On The 25th of September, the Australian Capital Territory (ACT) became the first state or territory within the nation to decriminalise the use, cultivation and possession of cannabis for recreational purposes. Garnering massive support from both Labor and Green Party members, this bill was first propagated by Michael Petterrson, a Labor Party Backbencher.
Under new legislature, residents of the ACT aged 18 and older will be given the following cannabis allowances including;
- Possession of up to 50 grams (1.76 ounces) of dried cannabis and 150 grams (5.29 ounces) of wet cannabis
- Cultivation of up to four plants per residence; as long as they are not cultivated through hydroponic means.

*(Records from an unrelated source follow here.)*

--- src/sv/satadj_cfg.sv ---
// Amount register and the gain settings derived from it.
module satadj_cfg import satadj_pkg::*; (
  input  logic       clk,
  input  logic       rst_n,
  input  logic       wr_en,
  input  logic [7:0] wr_data,
  output cfg_t       cfg_o
);

  logic signed [7:0] amount_r;
  logic signed [7:0] s_c;
  logic [7:0]        u;
  logic [12:0]       rv;
  logic [25:0]       rq;
  logic [17:0]       factor;
  cfg_t              cfg_r, cfg_nxt;

  always_ff @(posedge clk) begin
    if (!rst_n) amount_r <= '0;
    else if (wr_en) amount_r <= wr_data;
  end

  always_comb begin
    if (amount_r < -8'sd100)      s_c = -8'sd100;
    else if (amount_r > 8'sd100)  s_c = 8'sd100;
    else                          s_c = amount_r;
    u      = 8'(s_c + 8'sd100);
    // (65536u + 50) / 100 = 655u + (36u + 50) / 100, small divide by reciprocal
    rv     = 13'(13'd36 * u + 13'd50);
    rq     = 26'(rv * 26'd5243);
    factor = 18'(18'd655 * u) + 18'(rq[25:19]);
    cfg_nxt.zero   = (s_c == 8'sd0);
    cfg_nxt.pos    = (s_c > 8'sd0);
    cfg_nxt.factor = factor;
    cfg_nxt.delta  = 17'(factor - 18'(UNITY_Q16));
  end

  always_ff @(posedge clk) begin
    if (!rst_n) begin
      cfg_r.zero   <= 1'b1;
      cfg_r.pos    <= 1'b0;
      cfg_r.factor <= 18'(UNITY_Q16);
      cfg_r.delta  <= '0;
    end else begin
      cfg_r <= cfg_nxt;
    end
  end

  assign cfg_o = cfg_r;

endmodule

--- config.mk ---
export PLATFORM = sky130hd
export DESIGN_NAME = satadj_cfg
export DESIGN_NICKNAME = d
export VERILOG_FILES = /design/src/sv/satadj_pkg.sv /design/src/sv/satadj_cfg.sv
export SDC_FILE = /design/constraint.sdc
export NUM_CORES = 1
export LEC_CHECK = 0
export BUFFER_PORTS_ARGS = -buffer_cell sky130_fd_sc_hd__buf_2
export CAP_MARGIN = 40
export CORE_UTILIZATION = 53
export CTS_CLUSTER_DIAMETER = 150
export DETAILED_ROUTE_END_ITERATION = 8
export GPL_TIMING_DRIVEN = 0
export MAX_ROUTING_LAYER = met4
export PLACE_DENSITY_LB_ADDON = 0.05
export SLEW_MARGIN = 5
export SYNTH_ARGS = -nofsm -noshare
export SYNTH_HDL_FRONTEND = slang
export SYNTH_SLANG_ARGS = --single-unit
--- constraint.sdc ---
create_clock -name clk -period 28 [get_ports clk]
set_input_delay 1.4 -clock clk [delete_from_list [all_inputs] [get_ports clk]]
set_output_delay 1.4 -clock clk [all_outputs]
set_load 0.01 [all_outputs]
[src/sv/satadj_pkg.sv]
// Shared types, constants and tables for the saturation adjust block.
package satadj_pkg;

  localparam int FRAC_BITS_DEF = 12;
  localparam int NUM_STAGES    = 10;
  localparam int DIV_STAGES    = 4;
  localparam int DIV_BITS      = 4;

  localparam logic [16:0] UNITY_Q16 = 17'd65536;
  localparam logic [15:0] KNEE_Q16  = 16'd39322;
  localparam logic [16:0] FLOOR_Q16 = 17'd13107;

  typedef struct packed {
    logic [15:0] red_in;
    logic [15:0] green_in;
    logic [15:0] blue_in;
  } in_pix_t;

  typedef struct packed {
    logic [15:0] red_out;
    logic [15:0] green_out;
    logic [15:0] blue_out;
  } out_pix_t;

  // Settings derived from the amount register
  typedef struct packed {
    logic        zero;
    logic        pos;
    logic [17:0] factor;
    logic [16:0] delta;
  } cfg_t;

  // Per-pixel sideband that rides along the pipe
  typedef struct packed {
    logic [15:0] r;
    logic [15:0] g;
    logic [15:0] b;
    logic [15:0] y;
    logic        skin;
    logic        yok;
    logic        big;
  } side_t;

  // Protection curve samples, Q16, 1/32 apart above the knee
  function automatic logic [16:0] prot_tab(input logic [3:0] i);
    logic [16:0] v;
    case (i)
      4'd0:    v = 17'd65536;
      4'd1:    v = 17'd56875;
      4'd2:    v = 17'd49314;
      4'd3:    v = 17'd42604;
      4'd4:    v = 17'd36574;
      4'd5:    v = 17'd31097;
      4'd6:    v = 17'd26081;
      4'd7:    v = 17'd21455;
      4'd8:    v = 17'd17161;
      4'd9:    v = 17'd13156;
      4'd10:   v = 17'd9403;
      default: v = 17'd9403;
    endcase
    return v;
  endfunction

endpackage
--- src/sv/satadj_pkg.sv ---
// Shared types, constants and tables for the saturation adjust block.
package satadj_pkg;

  localparam int FRAC_BITS_DEF = 12;
  localparam int NUM_STAGES    = 10;
  localparam int DIV_STAGES    = 4;
  localparam int DIV_BITS      = 4;

  localparam logic [16:0] UNITY_Q16 = 17'd65536;
  localparam logic [15:0] KNEE_Q16  = 16'd39322;
  localparam logic [16:0] FLOOR_Q16 = 17'd13107;

  typedef struct packed {
    logic [15:0] red_in;
    logic [15:0] green_in;
    logic [15:0] blue_in;
  } in_pix_t;

  typedef struct packed {
    logic [15:0] red_out;
    logic [15:0] green_out;
    logic [15:0] blue_out;
  } out_pix_t;

  // Settings derived from the amount register
  typedef struct packed {
    logic        zero;
    logic        pos;
    logic [17:0] factor;
    logic [16:0] delta;
  } cfg_t;

  // Per-pixel sideband that rides along the pipe
  typedef struct packed {
    logic [15:0] r;
    logic [15:0] g;
    logic [15:0] b;
    logic [15:0] y;
    logic        skin;
    logic        yok;
    logic        big;
  } side_t;

  // Protection curve samples, Q16, 1/32 apart above the knee
  function automatic logic [16:0] prot_tab(input logic [3:0] i);
    logic [16:0] v;
    case (i)
      4'd0:    v = 17'd65536;
      4'd1:    v = 17'd56875;
      4'd2:    v = 17'd49314;
      4'd3:    v = 17'd42604;
      4'd4:    v = 17'd36574;
      4'd5:    v = 17'd31097;
      4'd6:    v = 17'd26081;
      4'd7:    v = 17'd21455;
      4'd8:    v = 17'd17161;
      4'd9:    v = 17'd13156;
      4'd10:   v = 17'd9403;
      default: v = 17'd9403;
    endcase
    return v;
  endfunction

endpackage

There is no legislation governing how much cannabis any individual can consume although it is clearly stated that cannabis cannot be consumed in public places. These laws will take effect from the 31st of January 2020.

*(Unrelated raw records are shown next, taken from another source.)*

--- config.mk ---
export PLATFORM = sky130hd
export DESIGN_NAME = satadj_div
export DESIGN_NICKNAME = d
export VERILOG_FILES = /design/src/sv/satadj_pkg.sv /design/src/sv/satadj_div.sv
export SDC_FILE = /design/constraint.sdc
export NUM_CORES = 1
export LEC_CHECK = 0
export BUFFER_PORTS_ARGS = -buffer_cell sky130_fd_sc_hd__buf_2
export CAP_MARGIN = 20
export CORE_MARGIN = 2
export CORE_UTILIZATION = 60
export CTS_BUF_LIST = sky130_fd_sc_hd__clkbuf_4
export CTS_CLUSTER_DIAMETER = 200
export DETAILED_ROUTE_END_ITERATION = 8
export PLACE_DENSITY = 0.76
export RECOVER_POWER = 50
export SYNTH_ARGS = -nofsm -noshare
export SYNTH_HDL_FRONTEND = slang
export SYNTH_SLANG_ARGS = --single-unit
--- constraint.sdc ---
create_clock -name clk -period 16.05 [get_ports clk]
set_input_delay 1.605 -clock clk [delete_from_list [all_inputs] [get_ports clk]]
set_output_delay 1.605 -clock clk [all_outputs]
set_load 0.02 [all_outputs]
--- src/sv/satadj_pkg.sv ---
// Shared types, constants and tables for the saturation adjust block.
package satadj_pkg;

  localparam int FRAC_BITS_DEF = 12;
  localparam int NUM_STAGES    = 10;
  localparam int DIV_STAGES    = 4;
  localparam int DIV_BITS      = 4;

  localparam logic [16:0] UNITY_Q16 = 17'd65536;
  localparam logic [15:0] KNEE_Q16  = 16'd39322;
  localparam logic [16:0] FLOOR_Q16 = 17'd13107;

  typedef struct packed {
    logic [15:0] red_in;
    logic [15:0] green_in;
    logic [15:0] blue_in;
  } in_pix_t;

  typedef struct packed {
    logic [15:0] red_out;
    logic [15:0] green_out;
    logic [15:0] blue_out;
  } out_pix_t;

  // Settings derived from the amount register
  typedef struct packed {
    logic        zero;
    logic        pos;
    logic [17:0] factor;
    logic [16:0] delta;
  } cfg_t;

  // Per-pixel sideband that rides along the pipe
  typedef struct packed {
    logic [15:0] r;
    logic [15:0] g;
    logic [15:0] b;
    logic [15:0] y;
    logic        skin;
    logic        yok;
    logic        big;
  } side_t;

  // Protection curve samples, Q16, 1/32 apart above the knee
  function automatic logic [16:0] prot_tab(input logic [3:0] i);
    logic [16:0] v;
    case (i)
      4'd0:    v = 17'd65536;
      4'd1:    v = 17'd56875;
      4'd2:    v = 17'd49314;
      4'd3:    v = 17'd42604;
      4'd4:    v = 17'd36574;
      4'd5:    v = 17'd31097;
      4'd6:    v = 17'd26081;
      4'd7:    v = 17'd21455;
      4'd8:    v = 17'd17161;
      4'd9:    v = 17'd13156;
      4'd10:   v = 17'd9403;
      default: v = 17'd9403;
    endcase
    return v;
  endfunction

endpackage

--- src/sv/satadj_div.sv ---
// Pipelined restoring divider for the chroma-to-luma ratio, four quotient bits a stage.
module satadj_div import satadj_pkg::*; (
  input  logic                  clk,
  input  logic [DIV_STAGES-1:0] en,
  input  side_t                 side_i,
  input  logic [15:0]           chroma_i,
  input  logic [16:0]           d_i,
  output side_t                 side_o,
  output logic [15:0]           q_o
);

  side_t       side_r [DIV_STAGES];
  logic [16:0] rem_r  [DIV_STAGES];
  logic [16:0] d_r    [DIV_STAGES];
  logic [15:0] q_r    [DIV_STAGES];

  logic [16:0] rem_in [DIV_STAGES];
  logic [15:0] q_in   [DIV_STAGES];
  logic [16:0] rem_nx [DIV_STAGES];
  logic [15:0] q_nx   [DIV_STAGES];
  logic [16:0] d_in   [DIV_STAGES];
  side_t       side_in[DIV_STAGES];

  always_comb begin
    logic [17:0] t;
    for (int k = 0; k < DIV_STAGES; k++) begin
      if (k == 0) begin
        // ratio at or above one is flagged separately; start from zero then
        rem_in[k]  = side_i.big ? 17'd0 : 17'(chroma_i);
        q_in[k]    = '0;
        d_in[k]    = d_i;
        side_in[k] = side_i;
      end else begin
        rem_in[k]  = rem_r[k-1];
        q_in[k]    = q_r[k-1];
        d_in[k]    = d_r[k-1];
        side_in[k] = side_r[k-1];
      end
      rem_nx[k] = rem_in[k];
      q_nx[k]   = q_in[k];
      for (int j = 0; j < DIV_BITS; j++) begin
        t = {rem_nx[k], 1'b0};
        if (t >= 18'(d_in[k])) begin
          rem_nx[k] = 17'(t - 18'(d_in[k]));
          q_nx[k]   = {q_nx[k][14:0], 1'b1};
        end else begin
          rem_nx[k] = t[16:0];
          q_nx[k]   = {q_nx[k][14:0], 1'b0};
        end
      end
    end
  end

  always_ff @(posedge clk) begin
    for (int k = 0; k < DIV_STAGES; k++) begin
      if (en[k]) begin
        rem_r[k]  <= rem_nx[k];
        q_r[k]    <= q_nx[k];
        d_r[k]    <= d_in[k];
        side_r[k] <= side_in[k];
      end
    end
  end

  assign side_o = side_r[DIV_STAGES-1];
  assign q_o    = q_r[DIV_STAGES-1];

endmodule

Peter Dutton’s Grievances with the New ACT Laws
Peter Dutton, the Minister of Home Affairs, has called for an immediate overturn of the recently passed Canberra laws which legalises the use, possession and cultivation of cannabis for recreational purposes. Dutton has described the ACT’s new laws as ‘unconscionable’, and has urged the Attorney General, Christian Porter, to look into how these laws can be overturned, as quickly as possible.
Dutton is the most vocal of a group of senior federal ministers who strongly oppose the law in its entirety. Aside from Dutton, Treasurer Josh Frydenberg and ACT Shadow Attorney-General Jeremy Hanson amongst others have criticised the ACT’s stance on the legalisation of cannabis for recreational use. Frydenberg has publicly stated that the Morrisson government does not endorse these laws and maintains their standpoint on the consumption of cannabis being “criminal behaviour”.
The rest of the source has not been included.